Recent debate over the scope of the U.S. Clean Water Act underscores the need to develop a robust body of scientific work that defines the connectivity between freshwater systems and people. Coupled natural and human systems (CNHS) modeling is one tool that can be used to study the complex, reciprocal linkages between human actions and ecosystem processes. Well-developed CNHS models exist at a conceptual level, but the mapping of these system representations in practice is limited. This study’s objective is to develop a general methodology to functionally capture feedbacks from human actions to the ecosystem and from the ecosystem back to human actions in lake catchment CNHS. To do so, we develop a coupling approach for models from diverse disciplines, including economics, agronomy, hydrology, limnology, and social psychology.

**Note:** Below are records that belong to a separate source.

Source: an optimization exercise on an open RTL-to-GDS flow (aim: small area). Production flows keep margins and buffers that such runs may drop. The RTL was checked by simulation tests, not by an equivalence proof against the original design. The flow treats the clock pin as an ideal source. Dropping or thinning the clock tree relies on that and would not hold on a real chip. No activity file was given, so power comes from the tool's default toggle rates.

--- flow/config.mk ---
export PLATFORM = sky130hd
export DESIGN_NAME = digital_clock
export DESIGN_NICKNAME = digital_clock
export VERILOG_FILES = /design/flow/design.v
export SDC_FILE = /design/flow/constraint.sdc
export NUM_CORES = 4
export LEC_CHECK = 0
export ABC_AREA = 1
export CAP_MARGIN = 20
export CORE_AREA = 2 2 68 68
export DIE_AREA = 0 0 70 70
export GPL_TIMING_DRIVEN = 0
export PLACE_DENSITY = 0.4
export SLEW_MARGIN = 20
--- flow/standard.sh ---
#!/bin/bash
# synth_recipe.tcl (not shown) runs the flow's synth.tcl, then flattens the netlist and writes it again
# the make line also repeats each setting of config.mk as NAME=value (left out here)
make -C /OpenROAD-flow-scripts/flow DESIGN_CONFIG=/design/flow/config.mk WORK_HOME=/design/flow/orfs CLKGATE_MAP_FILE= SYNTH_SCRIPT=/design/flow/synth_recipe.tcl "${@:-finish}"
--- flow/flow/abc/x4.abc ---
strash
ifraig
dc2
balance
dch -f
amap
--- flow/design.v ---
module seg_dec(d, y);
	input [3:0] d;
	output [7:0] y;
	assign y[7] = (~d[3] & ~d[2] & ~d[1] & d[0]) | (d[2] & ~d[1] & ~d[0]);
	assign y[6] = d[2] & (d[1] ^ d[0]);
	assign y[5] = ~d[2] & d[1] & ~d[0];
	assign y[4] = (~d[3] & ~d[2] & ~d[1] & d[0]) | (d[2] & ~d[1] & ~d[0]) | (d[2] & d[1] & d[0]);
	assign y[3] = d[0] | (d[2] & ~d[1]);
	assign y[2] = (d[1] & d[0]) | (~d[2] & d[1]) | (~d[3] & ~d[2] & d[0]);
	assign y[1] = (~d[3] & ~d[2] & ~d[1]) | (d[2] & d[1] & d[0]);
	assign y[0] = 1'b1;
endmodule
module cnt10(clk, r, e, q, co);
	input clk, r, e;
	output reg [3:0] q;
	output co;
	wire t = e & q[0];
	assign co = t & q[3];
	always @(posedge clk) begin
		q[0] <= ~r & (q[0] ^ e);
		q[1] <= ~r & (t ? ~(q[1] | q[3]) : q[1]);
		q[2] <= ~r & (t ? (q[2] ^ q[1]) : q[2]);
		q[3] <= ~r & (t ? (q[2] & q[1]) : q[3]);
	end
endmodule
module cnt6(clk, r, e, q, co);
	input clk, r, e;
	output reg [2:0] q;
	output co;
	wire t = e & q[0];
	assign co = t & q[2];
	always @(posedge clk) begin
		q[0] <= ~r & (q[0] ^ e);
		q[1] <= ~r & (t ? ~(q[1] | q[2]) : q[1]);
		q[2] <= ~r & (t ? q[1] : q[2]);
	end
endmodule
module digital_clock(clk, rst, tick_sec, tick_scan, select, y);
	input clk, rst, tick_sec, tick_scan;
	output [7:0] select;
	output [7:0] y;
	wire [3:0] s0, m0;
	wire [2:0] s1, m1;
	wire c1, c2, c3, c4;
	cnt10 us(clk, rst, tick_sec, s0, c1);
	cnt6  ts(clk, rst, c1, s1, c2);
	cnt10 um(clk, rst, c2, m0, c3);
	cnt6  tm(clk, rst, c3, m1, c4);
	reg [3:0] h0;
	reg [1:0] h1;
	wire t = c4 & h0[0];
	always @(posedge clk) begin
		h0[0] <= ~rst & (h0[0] ^ c4);
		h0[1] <= ~rst & (t ? ~(h0[1] | h0[3]) : h0[1]);
		h0[2] <= ~rst & (t ? (h0[2] ^ h0[1]) & ~h1[1] : h0[2]);
		h0[3] <= ~rst & (t ? (h0[2] & h0[1]) : h0[3]);
		h1[0] <= ~rst & ((t & h0[3]) ? ~h1[0] : h1[0]);
		h1[1] <= ~rst & (t ? ((h0[3] & h1[0]) | (h1[1] & ~h0[1])) : h1[1]);
	end
	reg [2:0] j;
	always @(posedge clk) begin
		if (rst) j <= 3'b000;
		else if (tick_scan) j <= {j[1], j[0], ~j[2]};
	end
	wire p0 = ~j[0] & ~j[2];
	wire p1 = j[0] & ~j[1];
	wire p2 = j[1] & ~j[2];
	wire p3 = j[2] & j[0];
	wire p4 = ~j[0] & j[1];
	wire p5 = j[2] & ~j[1];
	assign select = {2'b11, ~p5, ~p4, ~p3, ~p2, ~p1, ~p0};
	wire [3:0] d;
	assign d = ({4{p0}} & s0) | ({4{p1}} & {1'b0, s1}) | ({4{p2}} & m0) |
	           ({4{p3}} & {1'b0, m1}) | ({4{p4}} & h0) | ({4{p5}} & {2'b0, h1});
	seg_dec u(d, y);
endmodule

We address extant challenges in CNHS modeling, which arise from differences in disciplinary approach, model structure, and spatiotemporal resolution.

Results/Conclusions

Our study yields a paired conceptual-empirical framework that captures defining human-natural feedbacks in freshwater lake catchments. Our approach couples key CNHS components, including land-use decisions, terrestrial nutrient cycling, hydrologic-solute transport, aquatic nutrient cycling, residential property values, and civic engagement. We develop an empirical workflow in which we instantiate these components using flexible, discipline-specific models that accommodate heterogeneous catchments within the same modeling framework. This ensures that differences in CNHS dynamics are driven by the systems themselves, rather than the modeling approach. We identify the critical variables that link models and present a workflow for passing data between models that differ in approach (e.g., quantitative vs. qualitative and process-based vs. statistical) and spatiotemporal resolution. In doing so, we create an integrated, multi-disciplinary tool that supports and advances cross-disciplinary dialogue that moves CNHS lake catchment modeling in a more systematic direction and, ultimately, provides a foundation for smart decision-making and policy.